Exercise inputs
## src/rtl/core/psg_pkg.sv

```systemverilog
// Shared types and constants for the waveform pulse segmenter.
`default_nettype none
package psg_pkg;

   localparam int SAMPLE_BITS_DEFAULT   = 16;
   localparam int POSITION_BITS_DEFAULT = 16;

   // Widths fixed by the field definitions.
   localparam int FIELD_BITS     = 16;
   localparam int CUR_BITS       = 17;
   localparam int CSR_INDEX_BITS = 1;
   localparam int FIRST_INDEX    = 3;
   localparam int HIST_DEPTH     = 3;
   localparam int QUEUE_DEPTH    = 4;
   localparam int QUEUE_PTR_BITS = $clog2(QUEUE_DEPTH);

   // Configuration register indexes.
   localparam logic [CSR_INDEX_BITS-1:0] REG_VERTICAL_OFFSET = 1'd0;
   localparam logic [CSR_INDEX_BITS-1:0] REG_NOISE_THRESHOLD = 1'd1;

   typedef struct packed {
      logic                  polarity;
      logic [FIELD_BITS-1:0] peak_position;
      logic [FIELD_BITS-1:0] peak_height;
      logic [FIELD_BITS-1:0] stop_position;
      logic [FIELD_BITS-1:0] start_position;
   } pulse_type;

   typedef struct packed {
      logic full;
      logic empty;
   } queue_status_type;

endpackage
`default_nettype wire

```

## src/rtl/core/psg_front.sv

```systemverilog
// Front part: sample intake, offset correction and pulse segmentation.
`default_nettype none
module psg_front #(
   parameter int SAMPLE_BITS   = psg_pkg::SAMPLE_BITS_DEFAULT,
   parameter int POSITION_BITS = psg_pkg::POSITION_BITS_DEFAULT
) (
   input  wire logic                                  clock,
   input  wire logic                                  reset,
   input  wire logic                                  req_valid,
   output logic                                       req_ready,
   input  wire logic [psg_pkg::FIELD_BITS-1:0]        req_sample,
   input  wire logic                                  req_last,
   input  wire logic signed [psg_pkg::FIELD_BITS-1:0] vertical_offset,
   input  wire logic [psg_pkg::FIELD_BITS-1:0]        noise_threshold,
   input  wire psg_pkg::queue_status_type             queue_status,
   output logic                                       res_push,
   output psg_pkg::pulse_type                         res_data
);

   localparam int CB = psg_pkg::CUR_BITS;
   localparam int FB = psg_pkg::FIELD_BITS;
   localparam int HD = psg_pkg::HIST_DEPTH;
   localparam logic [POSITION_BITS-1:0] POS_MAX = '1;
   localparam logic [POSITION_BITS-1:0] POS_FIRST = POSITION_BITS'(psg_pkg::FIRST_INDEX);

   // Intake stage: corrected sample and its index.
   logic                     a_valid_ff, a_valid_in;
   logic signed [CB-1:0]     a_cur_ff, a_cur_in;
   logic [FB-1:0]            a_mag_ff, a_mag_in;
   logic                     a_last_ff;
   logic [POSITION_BITS-1:0] a_idx_ff;
   logic [POSITION_BITS-1:0] idx_ff, idx_in;

   // Segmentation state.
   logic signed [CB-1:0]     hist_val_ff [HD];
   logic [FB-1:0]            hist_mag_ff [HD];
   logic                     edge_ff, edge_in;
   logic                     pulse_ff, pulse_in;
   logic [POSITION_BITS-1:0] start_ff, start_in;
   logic [FB-1:0]            best_mag_ff, best_mag_in;
   logic [POSITION_BITS-1:0] best_pos_ff, best_pos_in;
   logic                     best_neg_ff, best_neg_in;

   logic signed [SAMPLE_BITS-1:0] raw_sample;
   logic signed [CB-1:0]          abs_cur;
   logic accept, b_fire, active, crossing, ends, rising;

   assign b_fire    = a_valid_ff && !queue_status.full;
   assign req_ready = !a_valid_ff || b_fire;
   assign accept    = req_valid && req_ready;

   always_comb begin
      raw_sample = req_sample[SAMPLE_BITS-1:0];
      a_cur_in   = CB'(raw_sample) - CB'(vertical_offset);
      abs_cur    = a_cur_in[CB-1] ? -a_cur_in : a_cur_in;
      a_mag_in   = abs_cur[FB-1:0];
      a_valid_in = accept ? 1'b1 : (b_fire ? 1'b0 : a_valid_ff);
      if (accept && req_last) begin
         idx_in = '0;
      end else if (accept && idx_ff != POS_MAX) begin
         idx_in = idx_ff + 1'b1;
      end else begin
         idx_in = idx_ff;
      end
   end

   always_ff @(posedge clock) begin
      if (reset) begin
         a_valid_ff <= 1'b0;
         idx_ff     <= '0;
      end else begin
         a_valid_ff <= a_valid_in;
         idx_ff     <= idx_in;
      end
      if (accept) begin
         a_cur_ff  <= a_cur_in;
         a_mag_ff  <= a_mag_in;
         a_last_ff <= req_last;
         a_idx_ff  <= idx_ff;
      end
   end

   // Segmentation of the sample held in the intake stage.
   always_comb begin
      active   = a_idx_ff >= POS_FIRST;
      crossing = (a_cur_ff > 0 && hist_val_ff[0] < 0) || (a_cur_ff < 0 && hist_val_ff[0] > 0);
      ends     = (a_mag_ff <= noise_threshold) || a_last_ff || crossing;
      rising   = (hist_mag_ff[2] < hist_mag_ff[1]) && (hist_mag_ff[1] < hist_mag_ff[0]) &&
                 (hist_mag_ff[0] < a_mag_ff);
      edge_in     = edge_ff;
      pulse_in    = pulse_ff;
      start_in    = start_ff;
      best_mag_in = best_mag_ff;
      best_pos_in = best_pos_ff;
      best_neg_in = best_neg_ff;
      if (b_fire && active) begin
         if (ends) begin
            edge_in  = 1'b0;
            pulse_in = 1'b0;
         end else begin
            if (!pulse_ff || a_mag_ff > best_mag_ff) begin
               best_mag_in = a_mag_ff;
               best_pos_in = a_idx_ff;
               best_neg_in = a_cur_ff[CB-1];
            end
            if (!pulse_ff) begin
               pulse_in = 1'b1;
               start_in = a_idx_ff;
            end
            if (!edge_ff && rising) begin
               edge_in = 1'b1;
            end
         end
      end
      if (b_fire && a_last_ff) begin
         edge_in  = 1'b0;
         pulse_in = 1'b0;
      end
   end

   assign res_push = b_fire && active && ends && edge_ff;

   always_comb begin
      res_data.start_position = FB'(start_ff);
      res_data.stop_position  = FB'(a_idx_ff - 1'b1);
      res_data.peak_height    = best_mag_ff;
      res_data.peak_position  = FB'(best_pos_ff);
      res_data.polarity       = best_neg_ff;
   end

   always_ff @(posedge clock) begin
      if (reset) begin
         edge_ff  <= 1'b0;
         pulse_ff <= 1'b0;
      end else begin
         edge_ff  <= edge_in;
         pulse_ff <= pulse_in;
      end
      start_ff    <= start_in;
      best_mag_ff <= best_mag_in;
      best_pos_ff <= best_pos_in;
      best_neg_ff <= best_neg_in;
      // Indexes 0 to 2 of each waveform always refill the history before use.
      if (b_fire) begin
         hist_val_ff[0] <= a_cur_ff;
         hist_mag_ff[0] <= a_mag_ff;
         for (int i = 1; i < HD; i++) begin
            hist_val_ff[i] <= hist_val_ff[i-1];
            hist_mag_ff[i] <= hist_mag_ff[i-1];
         end
      end
   end

endmodule
`default_nettype wire

```

## src/rtl/core/psg_queue.sv

```systemverilog
// Short result queue between the segmentation front and the output stage.
`default_nettype none
module psg_queue (
   input  wire logic                      clock,
   input  wire logic                      reset,
   input  wire logic                      push,
   input  wire psg_pkg::pulse_type        push_data,
   input  wire logic                      pop,
   output psg_pkg::pulse_type             pop_data,
   output psg_pkg::queue_status_type      status
);

   localparam int DEPTH = psg_pkg::QUEUE_DEPTH;
   localparam int PB    = psg_pkg::QUEUE_PTR_BITS;

   psg_pkg::pulse_type entry_ff [DEPTH];
   logic [PB-1:0] wr_ptr_ff, wr_ptr_in;
   logic [PB-1:0] rd_ptr_ff, rd_ptr_in;
   logic [PB:0]   count_ff, count_in;
   logic do_push, do_pop;

   assign status.full  = count_ff == (PB+1)'(DEPTH);
   assign status.empty = count_ff == '0;
   assign do_push      = push && !status.full;
   assign do_pop       = pop && !status.empty;
   assign pop_data     = entry_ff[rd_ptr_ff];

   always_comb begin
      wr_ptr_in = do_push ? wr_ptr_ff + 1'b1 : wr_ptr_ff;
      rd_ptr_in = do_pop  ? rd_ptr_ff + 1'b1 : rd_ptr_ff;
      count_in  = count_ff + (PB+1)'(do_push) - (PB+1)'(do_pop);
   end

   always_ff @(posedge clock) begin
      if (reset) begin
         wr_ptr_ff <= '0;
         rd_ptr_ff <= '0;
         count_ff  <= '0;
      end else begin
         wr_ptr_ff <= wr_ptr_in;
         rd_ptr_ff <= rd_ptr_in;
         count_ff  <= count_in;
      end
      if (do_push) begin
         entry_ff[wr_ptr_ff] <= push_data;
      end
   end

endmodule
`default_nettype wire

```

## src/rtl/core/psg_back.sv

```systemverilog
// Back part: output register that drives the result stream.
`default_nettype none
module psg_back (
   input  wire logic                  clock,
   input  wire logic                  reset,
   input  wire psg_pkg::queue_status_type queue_status,
   input  wire psg_pkg::pulse_type    queue_data,
   output logic                       queue_pop,
   output logic                       rsp_valid,
   input  wire logic                  rsp_ready,
   output psg_pkg::pulse_type         rsp_data
);

   logic               valid_ff, valid_in;
   psg_pkg::pulse_type data_ff;

   assign queue_pop = !queue_status.empty && (!valid_ff || rsp_ready);
   assign valid_in  = queue_pop ? 1'b1 : (rsp_ready ? 1'b0 : valid_ff);
   assign rsp_valid = valid_ff;
   assign rsp_data  = data_ff;

   always_ff @(posedge clock) begin
      if (reset) begin
         valid_ff <= 1'b0;
      end else begin
         valid_ff <= valid_in;
      end
      if (queue_pop) begin
         data_ff <= queue_data;
      end
   end

endmodule
`default_nettype wire

```

## src/rtl/core/waveform_pulse_segmenter_core.sv

```systemverilog
// Top level of the waveform pulse segmenter: ports, configuration and wiring.
//
// Digitizer samples enter on the req_ stream, one transaction per sample, with
// req_tlast marking the final sample of a waveform. Each sample has the
// vertical offset removed; from index 3 on, a sample inside the noise band, a
// sign change or the last sample closes the current segment. A segment that
// showed four strictly rising magnitudes produces one rsp_ transaction with
// start, stop, peak height, peak position and polarity.
// Throughput is one sample per cycle while the queue has room. A sample is
// registered in the intake stage and segmented there, which writes its result
// to a four-entry queue; the output register takes it from the queue when the
// output is free, and rsp_tvalid then rises. When rsp_tready is held low,
// results collect in the queue and the output register; once the queue is full
// the segmentation stage stops and req_tready drops until space frees up. No
// result is lost or repeated.
// Configuration goes through the csr_ port, which is always ready; index 0 is
// the vertical offset and index 1 the noise threshold. Write it only while idle.
// Reset clears both registers, the sample index, the pulse state and the queue.
`default_nettype none
module waveform_pulse_segmenter_core #(
   parameter int SAMPLE_BITS   = psg_pkg::SAMPLE_BITS_DEFAULT,
   parameter int POSITION_BITS = psg_pkg::POSITION_BITS_DEFAULT
) (
   input  wire logic                                  clock,
   input  wire logic                                  reset,
   // Sample stream.
   input  wire logic                                  req_tvalid,
   output logic                                       req_tready,
   input  wire logic [psg_pkg::FIELD_BITS-1:0]        req_tdata,  // [15:0] sample
   input  wire logic                                  req_tlast,  // last_sample
   // Pulse result stream.
   output logic                                       rsp_tvalid,
   input  wire logic                                  rsp_tready,
   // [15:0] start_position, [31:16] stop_position, [47:32] peak_height,
   // [63:48] peak_position
   output logic [4*psg_pkg::FIELD_BITS-1:0]           rsp_tdata,
   output logic                                       rsp_tuser,  // polarity
   // Configuration writes.
   input  wire logic                                  csr_valid,
   output logic                                       csr_ready,
   input  wire logic [psg_pkg::CSR_INDEX_BITS-1:0]    csr_index,
   input  wire logic [psg_pkg::FIELD_BITS-1:0]        csr_data
);

   logic signed [psg_pkg::FIELD_BITS-1:0] offset_ff;
   logic [psg_pkg::FIELD_BITS-1:0]        threshold_ff;
   logic                                  csr_write;

   logic                      res_push;
   logic                      queue_pop;
   psg_pkg::pulse_type        res_data;
   psg_pkg::pulse_type        queue_data;
   psg_pkg::pulse_type        out_data;
   psg_pkg::queue_status_type queue_status;

   // The register file takes a write in every cycle.
   assign csr_ready = 1'b1;
   assign csr_write = csr_valid && csr_ready;

   always_ff @(posedge clock) begin
      if (reset) begin
         offset_ff    <= '0;
         threshold_ff <= '0;
      end else if (csr_write) begin
         unique case (csr_index)
            psg_pkg::REG_VERTICAL_OFFSET: offset_ff    <= csr_data;
            psg_pkg::REG_NOISE_THRESHOLD: threshold_ff <= csr_data;
            default: ;
         endcase
      end
   end

   psg_front #(
      .SAMPLE_BITS   (SAMPLE_BITS),
      .POSITION_BITS (POSITION_BITS)
   ) u_front (
      .clock           (clock),
      .reset           (reset),
      .req_valid       (req_tvalid),
      .req_ready       (req_tready),
      .req_sample      (req_tdata),
      .req_last        (req_tlast),
      .vertical_offset (offset_ff),
      .noise_threshold (threshold_ff),
      .queue_status    (queue_status),
      .res_push        (res_push),
      .res_data        (res_data)
   );

   psg_queue u_queue (
      .clock     (clock),
      .reset     (reset),
      .push      (res_push),
      .push_data (res_data),
      .pop       (queue_pop),
      .pop_data  (queue_data),
      .status    (queue_status)
   );

   psg_back u_back (
      .clock        (clock),
      .reset        (reset),
      .queue_status (queue_status),
      .queue_data   (queue_data),
      .queue_pop    (queue_pop),
      .rsp_valid    (rsp_tvalid),
      .rsp_ready    (rsp_tready),
      .rsp_data     (out_data)
   );

   assign rsp_tdata = {out_data.peak_position, out_data.peak_height,
                       out_data.stop_position, out_data.start_position};
   assign rsp_tuser = out_data.polarity;

   // The front must never push a result into a full queue.
   assert property (@(posedge clock) disable iff (reset) queue_status.full |-> !res_push)
      else $error("result pushed into full queue");

   // Full and empty can never be reported together.
   assert property (@(posedge clock) disable iff (reset)
                    !(queue_status.full && queue_status.empty))
      else $error("queue reports full and empty at once");

   // Reset leaves the queue empty.
   assert property (@(posedge clock) reset |=> queue_status.empty)
      else $error("queue not empty after reset");

   // A result popped from the queue is on the output in the next cycle.
   assert property (@(posedge clock) disable iff (reset) queue_pop |=> rsp_tvalid)
      else $error("popped result not presented");

endmodule
`default_nettype wire
```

Task brief
Go line by line through the data above and report each one that holds the string "disable".

Task answer
   assert property (@(posedge clock) disable iff (reset) queue_status.full |-> !res_push)
   assert property (@(posedge clock) disable iff (reset)
   assert property (@(posedge clock) disable iff (reset) queue_pop |=> rsp_tvalid)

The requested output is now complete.